This design comes from an exercise in tuning for small area and a short achievable clock period on the open sky130 flow, not from production work. At most, simulation tests tie the RTL to the original design; equivalence was not proved. Function not checked in run 1: the RTL went through the layout flow alone. Power figures rest on the tool's default switching activity, not on a simulated workload.

==> flow/design.v <==
module RegularFuzzification(
  input        clock,
  input        reset,
  input        io_start,
  input  [9:0] io_inputs_0,
  input  [9:0] io_inputs_1,
  output       io_outResultValid,
  output [6:0] io_outResult
);
  function gt7(input [6:0] a, input [6:0] b);
    integer i;
    reg g;
    begin
      g = 1'b0;
      for (i = 0; i < 7; i = i + 1)
        g = (a[i] & ~b[i]) | (~(~a[i] & b[i]) & g);
      gt7 = g;
    end
  endfunction
  wire [9:0] xi = io_inputs_0;
  wire [7:0] yi = io_inputs_1[7:0];
  wire xa = xi > 10'd50,  xb = xi > 10'd150, xc = xi > 10'd200, xd = xi > 10'd300,
       xe = xi > 10'd350, xf = xi > 10'd450, xg = xi > 10'd500, xh = xi > 10'd550,
       xk = xi > 10'd600;
  wire [9:0] xm50  = xi - 10'd50;
  wire [9:0] xm200 = xi - 10'd200;
  wire [9:0] xm350 = xi - 10'd350;
  wire [9:0] xm500 = xi - 10'd500;
  wire [9:0] m150x = 10'd150 - xi;
  wire [9:0] m300x = 10'd300 - xi;
  wire [9:0] m550x = 10'd550 - xi;
  wire [6:0] x1i = ({7{!xa}}       & 7'd100)      | ({7{xa && !xb}} & m150x[6:0]) |
                   ({7{xc && !xd}} & m300x[6:0])  | ({7{xe && !xf}} & xm350[6:0]) |
                   ({7{xf && !xh}} & m550x[6:0]);
  wire [6:0] x2i = ({7{xa && !xb}} & xm50[6:0])   | ({7{xb && !xc}} & 7'd100) |
                   ({7{xc && !xd}} & xm200[6:0])  | ({7{xg && !xk}} & xm500[6:0]) |
                   ({7{xk}}        & 7'd100);
  wire [1:0] ii  = {xe, xc};
  wire hxgi = (xi < 10'd100) || (xc && xi < 10'd250) || (xe && xi < 10'd525);
  wire hxei = (xi == 10'd100) || (xi == 10'd250) || (xd && !xe) || (xi == 10'd525);
  wire ya = yi > 8'd20,  yb = yi > 8'd40,  yc = yi > 8'd60,  yd = yi > 8'd80,
       ye = yi > 8'd100, yf = yi > 8'd120, yg = yi > 8'd140, yh = yi > 8'd160;
  wire [1:0] ji  = {yd, yb} == 2'b11 ? {1'b1, yf} : {1'b0, yb};
  wire s1 = ya && !yb, s2 = yc && !yd, s3 = ye && !yf, s4 = yg && !yh;
  wire [6:0] y5  = {yi[4:0], 2'b00} + yi[6:0];               
  wire [6:0] y2i = ({7{s1}} & (y5 - 7'd100)) | ({7{s2}} & (y5 - 7'd44)) |
                   ({7{s3}} & (y5 - 7'd116)) | ({7{s4}} & (y5 - 7'd60)) | ({7{yh}} & 7'd100);
  wire [6:0] y1i = ({7{s1}} & (7'd72 - y5)) | ({7{s2}} & (7'd16 - y5)) |
                   ({7{s3}} & (7'd88 - y5)) | ({7{s4}} & (7'd32 - y5)) |
                   ({7{!s1 && !s2 && !s3 && !s4 && !yh}} & 7'd100);
  wire hyei = (yi == 8'd30) || (yi == 8'd70) || (yi == 8'd110) || (yi == 8'd150);
  wire hygi = !yh && !hyei && !(s1 && yi > 8'd30) && !(s2 && yi > 8'd70) &&
              !(s3 && yi > 8'd110) && !(s4 && yi > 8'd150);
  reg [6:0] X1, X2, Y1, Y2;
  reg       i1, i0, j1, j0, hxg, hxe, hyg, hye;
  always @(posedge clock) if (io_start) begin
    X1 <= x1i;  X2 <= x2i;  {i1, i0} <= ii;  hxg <= hxgi; hxe <= hxei;
    Y1 <= y1i;  Y2 <= y2i;  {j1, j0} <= ji;  hyg <= hygi; hye <= hyei;
  end
  wire g11 = gt7(X1, Y1);
  wire g12 = gt7(X1, Y2);
  wire g21 = gt7(X2, Y1);
  wire g22 = gt7(X2, Y2);
  wire a_X1 = (i1 && j1 && !g12 && hxg) ||
      (i1 && j1 && j0 && !g11 && hxg) ||
      (i1 && j1 && j0 && g11 && g21 && !hxe);
  wire a_X2 = (i1 && j1 && !g21 && !hxg) ||
      (i1 && !j1 && j0 && !g12 && !g22) ||
      (i1 && j1 && !j0 && !g22 && !hxg) ||
      (i1 && j1 && hxe) ||
      (i1 && !j1 && j0 && !g11 && !g22) ||
      (i1 && j1 && !j0 && g12 && g22);
  wire a_Y1 = (i1 && j1 && j0 && !g11 && g21 && !hye) ||
      (i1 && j1 && g21 && hyg) ||
      (i1 && j1 && j0 && g11 && hyg);
  wire a_Y2 = (i1 && !j1 && j0 && g22) ||
      (i1 && j1 && g12 && !hyg) ||
      (i1 && j1 && g22 && hye) ||
      (i1 && j1 && !j0 && g12 && !g22) ||
      (i1 && j1 && !j0 && g22 && !hyg);
  wire n_X1 = (!j1 && !j0 && !g11 && hxg) ||
      (!i0 && !j1 && j0 && !g11 && !hxe) ||
      (!i1 && i0 && j1 && j0 && !g11 && !hxe) ||
      (!i1 && i0 && j1 && g21 && !g22 && !hxe) ||
      (!i0 && !j1 && !g12 && hxg) ||
      (!i0 && j1 && !j0 && !g11 && !g21 && !hxe) ||
      (!i0 && !j1 && !g22 && !hxg && !hxe) ||
      (!i1 && i0 && j1 && !g12 && hxg);
  wire n_X2 = (i1 && !j1 && !g21 && !hxg) ||
      (!i0 && hxe) ||
      (!i0 && j1 && !g12 && !g22) ||
      (i0 && !j1 && !j0 && g21 && !g22) ||
      (!i0 && j1 && j0 && !g21) ||
      (i0 && !j1 && j0 && !g11 && hxg) ||
      (!i1 && i0 && !j1 && g11 && !g12) ||
      (!i1 && i0 && !j1 && j0 && g12) ||
      (!j1 && !j0 && !g21 && g22 && !hxg) ||
      (!i1 && hxe && hye) ||
      (!i1 && i0 && j1 && !j0 && !g11 && g12) ||
      (!i1 && g11 && hxe) ||
      (!i1 && g12 && hxe) ||
      (i0 && !j1 && !g21 && !hxg && !hxe) ||
      (i1 && !j1 && j0 && !g12 && !g21) ||
      (!i1 && i0 && !j1 && g21 && !g22) ||
      (!i1 && i0 && j1 && !j0 && !g21 && g22);
  wire n_Y1 = (i1 && !j1 && j0 && g21 && !hye) ||
      (i0 && !j1 && !j0 && g11 && g12 && !hye) ||
      (i0 && !j1 && g21 && hyg) ||
      (!i0 && !j0 && g11 && hyg) ||
      (!i1 && i0 && j1 && !j0 && g21 && g22 && !hye) ||
      (!i0 && !j1 && g11 && hyg) ||
      (!j1 && !j0 && g21 && hyg) ||
      (!i0 && j1 && j0 && g21 && hyg) ||
      (!i0 && j1 && !j0 && g12 && !hyg && !hye) ||
      (i1 && !j1 && !j0 && g11 && !g21 && !hye) ||
      (!i1 && i0 && j1 && j0 && g11 && hyg) ||
      (!i0 && !j1 && !j0 && g22 && !hyg && !hye);
  wire n_Y2 = (!i1 && !j0 && !hxe && hye) ||
      (!i0 && j1 && g22 && !hyg) ||
      (i0 && !j1 && g21 && hye) ||
      (!i0 && !j1 && g12 && !hyg) ||
      (!i1 && i0 && j1 && g12 && !hyg) ||
      (!i1 && i0 && !j1 && g22 && !hyg) ||
      (!j1 && !j0 && g11 && hye) ||
      (!i0 && j1 && !j0 && g21 && g22) ||
      (i0 && !j1 && !j0 && g22 && !hyg) ||
      (!i1 && i0 && j1 && !j0 && g11 && hyg);
  wire n_c0 = (i1 && j0) ||
      (j1 && j0 && hyg) ||
      (i1 && !hxg && !hxe) ||
      (i0 && j1 && !j0 && !g22) ||
      (!i0 && j1 && !j0 && g21) ||
      (j1 && j0 && hye) ||
      (i0 && !j1 && !j0 && !hxg && !hxe && hyg) ||
      (i1 && g21) ||
      (i0 && j1 && j0 && !g11) ||
      (!i0 && j1 && j0 && !g21) ||
      (i0 && !j1 && !j0 && g22 && hye);
  wire n_c1 = (i1) ||
      (i0 && !j1 && j0) ||
      (i0 && j1 && !j0 && g22) ||
      (j1 && j0 && g11 && g21) ||
      (i0 && !j1 && g21 && !g22) ||
      (i0 && j0 && !g21 && !hyg && !hye) ||
      (!i0 && j1 && j0 && g21 && !g22) ||
      (i0 && !j1 && !g11 && !hyg && !hye) ||
      (!i0 && j1 && j0 && g22 && !hyg && !hye);
  wire o_X1 = (i0 && !j1 && !g12 && !g22 && !hxe) ||
      (i0 && j1 && !j0 && !g11 && !g21 && !hxe) ||
      (!i0 && j1 && j0 && !g11 && !hxe) ||
      (!i1 && i0 && !j1 && !g12 && g22) ||
      (!i0 && j1 && !g12 && !g22 && !hxe) ||
      (i0 && !j1 && j0 && !g21 && g22 && !hxe) ||
      (i0 && !j1 && j0 && !g11 && hxg) ||
      (!j1 && !j0 && !g12 && !g21 && g22) ||
      (i1 && !j0 && !g11 && g21 && !g22);
  wire o_X2 = (!i0 && !j1 && !g22) ||
      (i1 && !j1 && !g12 && hxe) ||
      (!i1 && i0 && j1 && g21 && !g22) ||
      (!i1 && i0 && j1 && j0 && g12) ||
      (!i0 && j1 && hxe) ||
      (!i1 && hxe && hye) ||
      (!i0 && !j1 && j0 && !g21) ||
      (!i0 && j1 && !j0 && !g11 && !g21) ||
      (i1 && !j0 && !g11 && !g12 && hxe) ||
      (!j1 && g11 && hxe) ||
      (j1 && !j0 && g12 && hxe) ||
      (!j1 && j0 && g12 && hxe) ||
      (!i1 && i0 && j1 && !g12 && hxg) ||
      (!i1 && i0 && j1 && j0 && !g21 && g22) ||
      (!i1 && !j1 && !j0 && !g11 && g12 && !g22);
  wire o_Y1 = (i1 && j1 && !j0 && g11 && !hye) ||
      (i0 && !j1 && j0 && g11 && hyg) ||
      (i0 && j1 && !j0 && g11 && g12 && !hye) ||
      (!i0 && !j1 && j0 && g21 && hyg) ||
      (!i0 && j1 && j0 && g11 && hyg) ||
      (!i0 && j1 && !j0 && g21 && hyg) ||
      (!i0 && j1 && !j0 && g22 && !hyg && !hye) ||
      (!i1 && i0 && j1 && j0 && g21 && hyg);
  wire o_Y2 = (!j1 && !j0 && g12 && g22) ||
      (i0 && !j1 && g12 && !hyg) ||
      (!i0 && j1 && g12 && !hyg) ||
      (!i0 && !j1 && g22 && !hyg) ||
      (!i1 && i0 && j1 && g22 && !hyg) ||
      (i1 && !j1 && !j0 && g12) ||
      (i0 && !j0 && g11 && hye) ||
      (!i0 && !j0 && g22 && hye) ||
      (!i0 && j1 && !j0 && g11 && hyg) ||
      (i0 && !j1 && !j0 && g11 && hyg) ||
      (!i0 && !j1 && !j0 && g21 && g22) ||
      (!i1 && i0 && j1 && !j0 && g21 && g22);
  wire o_c3 = (i1) ||
      (i0 && j1 && j0) ||
      (i0 && j1 && g21);
  function [6:0] pick(input s1, input s2, input s3, input s4,
                      input [6:0] a, input [6:0] b, input [6:0] c, input [6:0] d);
    pick = ({7{s1}} & a) | ({7{s2}} & b) | ({7{s3}} & c) | ({7{s4}} & d);
  endfunction
  wire [6:0] ov = pick(o_X1, o_X2, o_Y1, o_Y2, X1, X2, Y1, Y2);
  wire [6:0] nv = pick(n_X1, n_X2, n_Y1, n_Y2, X1, X2, Y1, Y2);
  wire [6:0] av = pick(a_X1, a_X2, a_Y1, a_Y2, X1, X2, Y1, Y2);
  reg [6:0] rov, rnv, rav;
  reg       ro3;
  reg [1:0] rnk;
  always @(posedge clock) if (io_start) begin
    rov <= ov;
    ro3 <= o_c3;
    rnv <= nv;
    rnk <= {n_c1, n_c0};
    rav <= av;
  end
  reg [6:0] rov2;
  reg       ro32;
  always @(posedge clock) if (io_start) begin
    rov2 <= rov;
    ro32 <= ro3;
  end
  wire [1:0] ok = {ro32, 1'b1};
  wire       take_new = gt7(rnv, rov2) || (rnv == rov2 && rnk < ok);
  reg  [6:0] bv;
  reg  [1:0] bk;
  always @(posedge clock) if (io_start) begin
    bv <= take_new ? rnv : rov2;
    bk <= take_new ? rnk : ok;
  end
  wire [9:0] tx = 10'd500 + bv;
  wire [4:0] t4 = yi[4:0] + 5'd20;                        
  wire [6:0] b4 = {t4, 2'b00} + {2'b00, t4};
  wire       keep = (bv == 7'd100) || (xi <= tx) || (yi <= 8'd140) ||
                    (yi <= 8'd160 && b4 <= bv);
  wire [2:0] fin = (!gt7(rav, bv) && keep) ? ((bv == 7'd0) ? 3'd0 : {1'b0, bk}) : 3'd4;
  reg [2:0] f1, f2, f3, f4, f5;
  always @(posedge clock) if (io_start) begin
    f1 <= fin;
    f2 <= f1;
    f3 <= f2;
    f4 <= f3;
    f5 <= f4;
  end
  assign io_outResultValid = 1'b0;
  assign io_outResult = io_start ? {4'd0, f5} : 7'd0;
endmodule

________________

#### [Task description]
Only the lines above from the line with "(i1 && j1 && g22 && hye) ||" to the line with "(!i1 && i0 && j1 && !j0 && !g11", those two lines included, should be reproduced exactly.

#### [Exercise result]
      (i1 && j1 && g22 && hye) ||
      (i1 && j1 && !j0 && g12 && !g22) ||
      (i1 && j1 && !j0 && g22 && !hyg);
  wire n_X1 = (!j1 && !j0 && !g11 && hxg) ||
      (!i0 && !j1 && j0 && !g11 && !hxe) ||
      (!i1 && i0 && j1 && j0 && !g11 && !hxe) ||
      (!i1 && i0 && j1 && g21 && !g22 && !hxe) ||
      (!i0 && !j1 && !g12 && hxg) ||
      (!i0 && j1 && !j0 && !g11 && !g21 && !hxe) ||
      (!i0 && !j1 && !g22 && !hxg && !hxe) ||
      (!i1 && i0 && j1 && !g12 && hxg);
  wire n_X2 = (i1 && !j1 && !g21 && !hxg) ||
      (!i0 && hxe) ||
      (!i0 && j1 && !g12 && !g22) ||
      (i0 && !j1 && !j0 && g21 && !g22) ||
      (!i0 && j1 && j0 && !g21) ||
      (i0 && !j1 && j0 && !g11 && hxg) ||
      (!i1 && i0 && !j1 && g11 && !g12) ||
      (!i1 && i0 && !j1 && j0 && g12) ||
      (!j1 && !j0 && !g21 && g22 && !hxg) ||
      (!i1 && hxe && hye) ||
      (!i1 && i0 && j1 && !j0 && !g11 && g12) ||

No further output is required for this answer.